Ensuite, rincez les cellules avec du PBS et ajoutez 0,05% de trypsine EDTA pour détacher les cellules du fond de la plaque. Observez le détachement cellulaire au microscope. Et une fois que les cellules se détachent, ajoutez un milieu RPMI complet pour désactiver la trypsine.
Centrifuger la suspension cellulaire à 150 G pendant cinq minutes et remettre la pastille en suspension dans un milieu RPMI sans rouge de phénol. Ensuite, réensemencez la suspension cellulaire sur une boîte de culture à fond en verre pour mesurer la concentration de calcium intracellulaire. Pour le chargement de Fura-2 AM, ajoutez un tampon de bicarbonate Krebs-Ringer contenant 0,5 % de HEPES, 0,5 % de BSA et 0,5 micromolaire de Fura-2 AM, huit micromolaires d’acide pluronique F127 et 250 micromolaires de sulfinpyrazone dans la boîte à fond en verre contenant des cellules caliciformes.
Incubez les cellules pendant une heure à 37 degrés Celsius, en les protégeant de la lumière. Après incubation, laver les cellules avec un tampon bicarbonate de Krebs-Ringer contenant 250 micromolaires de sulfinpyrazone. Pour la mesure de la concentration intracellulaire de calcium, placez la boîte contenant des cellules chargées en Fura-2 sous le microscope.

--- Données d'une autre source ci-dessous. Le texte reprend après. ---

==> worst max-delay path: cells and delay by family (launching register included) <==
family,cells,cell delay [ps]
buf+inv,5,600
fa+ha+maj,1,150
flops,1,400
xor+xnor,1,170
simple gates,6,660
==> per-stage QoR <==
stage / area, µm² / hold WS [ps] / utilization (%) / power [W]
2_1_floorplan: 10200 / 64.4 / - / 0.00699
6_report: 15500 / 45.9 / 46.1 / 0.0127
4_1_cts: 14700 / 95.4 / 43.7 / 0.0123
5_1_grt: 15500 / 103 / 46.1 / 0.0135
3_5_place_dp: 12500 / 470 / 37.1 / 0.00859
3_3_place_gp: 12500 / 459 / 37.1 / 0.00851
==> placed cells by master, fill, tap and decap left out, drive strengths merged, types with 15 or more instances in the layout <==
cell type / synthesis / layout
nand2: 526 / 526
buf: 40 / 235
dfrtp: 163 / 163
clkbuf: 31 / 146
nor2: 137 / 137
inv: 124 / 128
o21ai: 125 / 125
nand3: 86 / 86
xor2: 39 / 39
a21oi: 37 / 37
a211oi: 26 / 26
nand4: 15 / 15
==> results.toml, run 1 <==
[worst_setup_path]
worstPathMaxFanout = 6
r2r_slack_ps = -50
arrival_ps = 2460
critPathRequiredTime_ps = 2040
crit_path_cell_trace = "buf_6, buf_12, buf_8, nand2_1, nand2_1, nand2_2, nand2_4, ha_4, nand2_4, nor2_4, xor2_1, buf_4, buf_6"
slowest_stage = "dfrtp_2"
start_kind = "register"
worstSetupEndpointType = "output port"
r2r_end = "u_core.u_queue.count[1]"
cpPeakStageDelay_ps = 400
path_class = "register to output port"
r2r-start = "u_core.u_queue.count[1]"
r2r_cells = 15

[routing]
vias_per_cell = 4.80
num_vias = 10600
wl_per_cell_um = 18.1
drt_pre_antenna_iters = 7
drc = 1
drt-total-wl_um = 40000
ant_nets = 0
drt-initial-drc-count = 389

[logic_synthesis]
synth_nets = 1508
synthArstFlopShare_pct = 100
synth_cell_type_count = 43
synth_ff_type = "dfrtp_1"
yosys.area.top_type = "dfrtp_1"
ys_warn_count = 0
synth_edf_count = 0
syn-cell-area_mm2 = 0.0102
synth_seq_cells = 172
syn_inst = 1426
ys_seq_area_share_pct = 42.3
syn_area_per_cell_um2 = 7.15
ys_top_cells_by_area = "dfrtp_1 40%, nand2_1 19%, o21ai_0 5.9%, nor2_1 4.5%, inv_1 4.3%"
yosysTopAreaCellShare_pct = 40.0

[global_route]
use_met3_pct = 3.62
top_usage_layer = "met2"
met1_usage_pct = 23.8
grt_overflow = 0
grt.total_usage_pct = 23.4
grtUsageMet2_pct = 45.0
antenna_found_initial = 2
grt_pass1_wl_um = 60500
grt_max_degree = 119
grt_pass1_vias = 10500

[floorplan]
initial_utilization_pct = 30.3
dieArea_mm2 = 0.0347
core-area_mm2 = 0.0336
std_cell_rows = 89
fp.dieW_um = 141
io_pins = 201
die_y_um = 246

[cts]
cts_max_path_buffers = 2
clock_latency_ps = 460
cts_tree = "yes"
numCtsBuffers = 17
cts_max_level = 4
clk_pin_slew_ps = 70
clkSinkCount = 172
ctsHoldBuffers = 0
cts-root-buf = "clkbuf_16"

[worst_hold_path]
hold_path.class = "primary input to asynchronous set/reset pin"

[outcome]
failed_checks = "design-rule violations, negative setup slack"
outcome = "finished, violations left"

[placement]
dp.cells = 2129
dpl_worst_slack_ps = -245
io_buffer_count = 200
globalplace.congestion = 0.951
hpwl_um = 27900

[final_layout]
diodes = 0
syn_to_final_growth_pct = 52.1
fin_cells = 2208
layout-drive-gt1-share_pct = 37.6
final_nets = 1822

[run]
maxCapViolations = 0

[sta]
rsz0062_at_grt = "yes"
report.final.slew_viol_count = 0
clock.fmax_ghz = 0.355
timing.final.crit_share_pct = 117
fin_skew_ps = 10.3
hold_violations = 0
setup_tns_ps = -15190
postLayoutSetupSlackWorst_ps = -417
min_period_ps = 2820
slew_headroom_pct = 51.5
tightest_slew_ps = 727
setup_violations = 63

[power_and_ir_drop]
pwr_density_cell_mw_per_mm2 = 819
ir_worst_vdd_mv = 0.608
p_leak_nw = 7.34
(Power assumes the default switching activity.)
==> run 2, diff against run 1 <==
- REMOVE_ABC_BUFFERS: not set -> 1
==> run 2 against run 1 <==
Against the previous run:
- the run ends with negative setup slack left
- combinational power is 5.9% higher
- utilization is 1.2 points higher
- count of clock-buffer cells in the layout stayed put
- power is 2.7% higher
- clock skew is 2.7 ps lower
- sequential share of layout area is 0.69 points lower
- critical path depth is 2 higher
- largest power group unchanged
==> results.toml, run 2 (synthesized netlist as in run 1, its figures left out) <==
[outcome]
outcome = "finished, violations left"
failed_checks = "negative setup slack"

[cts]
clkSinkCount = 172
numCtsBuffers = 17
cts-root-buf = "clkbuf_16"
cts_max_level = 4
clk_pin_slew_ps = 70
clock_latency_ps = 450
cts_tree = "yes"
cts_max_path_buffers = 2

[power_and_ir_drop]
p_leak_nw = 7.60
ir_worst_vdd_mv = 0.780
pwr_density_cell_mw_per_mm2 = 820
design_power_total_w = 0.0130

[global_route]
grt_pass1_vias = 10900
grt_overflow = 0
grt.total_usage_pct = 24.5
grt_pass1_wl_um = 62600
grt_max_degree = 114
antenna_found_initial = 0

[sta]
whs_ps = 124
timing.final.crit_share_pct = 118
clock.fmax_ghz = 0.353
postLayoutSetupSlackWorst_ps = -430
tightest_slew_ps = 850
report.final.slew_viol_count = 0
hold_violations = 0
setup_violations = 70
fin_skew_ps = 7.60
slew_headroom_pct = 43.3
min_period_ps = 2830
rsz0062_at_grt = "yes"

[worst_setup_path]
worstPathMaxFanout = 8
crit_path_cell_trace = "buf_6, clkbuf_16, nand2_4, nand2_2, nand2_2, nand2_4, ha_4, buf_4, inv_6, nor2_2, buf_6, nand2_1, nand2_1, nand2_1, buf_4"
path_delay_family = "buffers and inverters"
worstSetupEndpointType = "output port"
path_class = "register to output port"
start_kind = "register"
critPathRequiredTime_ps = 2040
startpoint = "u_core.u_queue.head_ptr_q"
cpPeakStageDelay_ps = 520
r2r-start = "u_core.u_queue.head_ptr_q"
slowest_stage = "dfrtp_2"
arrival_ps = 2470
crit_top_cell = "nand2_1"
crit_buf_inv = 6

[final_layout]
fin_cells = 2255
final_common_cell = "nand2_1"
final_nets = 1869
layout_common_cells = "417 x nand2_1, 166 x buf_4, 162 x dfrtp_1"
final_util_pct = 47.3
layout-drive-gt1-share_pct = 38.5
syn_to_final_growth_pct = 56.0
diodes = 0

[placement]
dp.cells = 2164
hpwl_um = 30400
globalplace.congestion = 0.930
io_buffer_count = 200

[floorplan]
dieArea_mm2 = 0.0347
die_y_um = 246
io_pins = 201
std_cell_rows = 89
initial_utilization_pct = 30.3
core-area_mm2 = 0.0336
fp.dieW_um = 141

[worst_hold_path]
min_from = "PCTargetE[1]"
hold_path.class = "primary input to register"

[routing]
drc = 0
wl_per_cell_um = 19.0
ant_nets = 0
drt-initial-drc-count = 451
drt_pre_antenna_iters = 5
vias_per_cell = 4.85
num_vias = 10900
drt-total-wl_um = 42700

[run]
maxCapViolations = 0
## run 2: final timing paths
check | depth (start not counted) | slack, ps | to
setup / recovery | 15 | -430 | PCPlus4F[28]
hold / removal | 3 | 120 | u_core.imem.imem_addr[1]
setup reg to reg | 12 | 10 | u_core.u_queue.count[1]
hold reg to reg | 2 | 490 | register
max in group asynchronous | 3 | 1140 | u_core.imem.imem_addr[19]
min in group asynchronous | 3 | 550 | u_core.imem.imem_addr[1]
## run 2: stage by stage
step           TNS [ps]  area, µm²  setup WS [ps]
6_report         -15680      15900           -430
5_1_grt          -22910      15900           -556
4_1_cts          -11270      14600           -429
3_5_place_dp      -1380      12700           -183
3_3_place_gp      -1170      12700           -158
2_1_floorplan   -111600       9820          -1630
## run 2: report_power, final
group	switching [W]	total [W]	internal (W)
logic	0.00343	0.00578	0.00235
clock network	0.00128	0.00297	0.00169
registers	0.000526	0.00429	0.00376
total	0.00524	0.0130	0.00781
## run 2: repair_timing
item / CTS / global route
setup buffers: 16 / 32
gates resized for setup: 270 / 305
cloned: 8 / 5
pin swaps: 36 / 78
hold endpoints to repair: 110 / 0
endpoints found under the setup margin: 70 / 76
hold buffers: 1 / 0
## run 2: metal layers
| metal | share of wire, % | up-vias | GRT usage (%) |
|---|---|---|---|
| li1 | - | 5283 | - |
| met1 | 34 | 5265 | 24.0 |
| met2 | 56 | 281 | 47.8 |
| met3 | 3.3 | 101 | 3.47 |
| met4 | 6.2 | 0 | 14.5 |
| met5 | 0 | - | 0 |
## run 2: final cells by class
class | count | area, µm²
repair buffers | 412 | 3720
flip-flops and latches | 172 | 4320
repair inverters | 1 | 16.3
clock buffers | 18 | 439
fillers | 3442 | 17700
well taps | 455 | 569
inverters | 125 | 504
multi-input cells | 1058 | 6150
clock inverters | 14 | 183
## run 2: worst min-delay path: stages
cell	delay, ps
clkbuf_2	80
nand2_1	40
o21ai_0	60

Ajoutez ensuite un grossissement de 200 fois. Localisez un champ représentatif contenant de 20 à 50 cellules. À l’aide de la fonction à main levée, tracez un contour autour de chaque cellule pour la distinguer de la fluorescence d’arrière-plan et attendez que le logiciel soustrait automatiquement la fluorescence d’arrière-plan de la mesure.
Cliquez sur le bouton Démarrer l’expérience et attendez huit à 15 secondes pour déterminer les niveaux de calcium de base dans les cellules. Ensuite, ajoutez soigneusement l’agoniste cholinergique carbachol et continuez à mesurer pendant au moins 120 secondes ou jusqu’à ce que les niveaux de calcium soient revenus à la ligne de base. À l’aide de la variation de la concentration maximale de calcium intracellulaire, calculez le taux moyen de calcium basal dans chaque cellule des huit à 15 premières secondes de mesure.

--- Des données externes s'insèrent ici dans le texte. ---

## config.mk

```make
export PLATFORM = sky130hd
export DESIGN_NAME = noc_output_arbiter
export DESIGN_NICKNAME = d
export VERILOG_FILES = /design/src/rtl/noc_output_arbiter.sv
export SDC_FILE = /design/constraint.sdc
export NUM_CORES = 1
export LEC_CHECK = 0
export CAP_MARGIN = 20
export CORE_MARGIN = 5
export CORE_UTILIZATION = 50
export CTS_BUF_LIST = sky130_fd_sc_hd__clkbuf_4 sky130_fd_sc_hd__clkbuf_8 sky130_fd_sc_hd__clkbuf_16
export CTS_CLUSTER_DIAMETER = 150
export DETAILED_ROUTE_END_ITERATION = 12
export GPL_ROUTABILITY_DRIVEN = 0
export HOLD_SLACK_MARGIN = 0.06
export PLACE_DENSITY = 0.95
export SLEW_MARGIN = 20
export SYNTH_ARGS = -nofsm -noshare
export SYNTH_HDL_FRONTEND = slang
export SYNTH_SLANG_ARGS = --single-unit
```

## constraint.sdc

```tcl
create_clock -name clk -period 7.85 [get_ports clk]
set_clock_uncertainty 0.1 [all_clocks]
set_input_delay 0.785 -clock clk [delete_from_list [all_inputs] [get_ports clk]]
set_output_delay 0.785 -clock clk [all_outputs]
set_load 0.05 [all_outputs]
```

Supprimez de l’ensemble de données les cellules dont le taux moyen de calcium basal est égal ou supérieur à 500 nanomolaires. Ensuite, calculez la concentration maximale de calcium intracellulaire pour chaque cellule. Ensuite, soustrayez la valeur basale du taux de calcium de la concentration intracellulaire maximale mesurée pour la même cellule.
Enfin, faites la moyenne de la variation de la concentration maximale de calcium intracellulaire pour toutes les cellules d’une boîte. La pureté des cellules caliciformes conjonctivales humaines a été confirmée par coloration immunofluorescente, en utilisant des anticorps spécifiques aux marqueurs cellulaires caliciformes, à la cytokératine et à la lectine 1 d’Helix pomatia. Les résultats du test Fura-2 AM n’ont montré aucune différence significative entre les cellules incubées dans un RPMI sans rouge de phénol avec 1% de BSA et un milieu RPMI complet.
Cependant, une augmentation significative de la réponse calcique intracellulaire au carbachol a été observée en comparant le groupe de milieu RPMI avancé au groupe de milieu RPMI complet. Le plus important est d’obtenir une culture primaire de cellules caliciformes humaines d’une densité cellulaire suffisante. Pendant la croissance, assurez-vous que les morceaux de tissu adhèrent à la plaque de culture pour une croissance efficace.
Les chercheurs ont pu explorer l’implication de voies spécifiques en appliquant divers inhibiteurs, en ciblant des récepteurs ou des molécules de signalisation aux cellules avant la stimulation. Les autres paramètres indiquant la fonction des cellules caliciformes, comme la sécrétion de mucine et la désactivation des protéines kinases activées par les mitogènes, peuvent également être évalués. Les mesures complémentaires fournissent une compréhension complète de la réponse des cellules caliciformes à différents stimuli.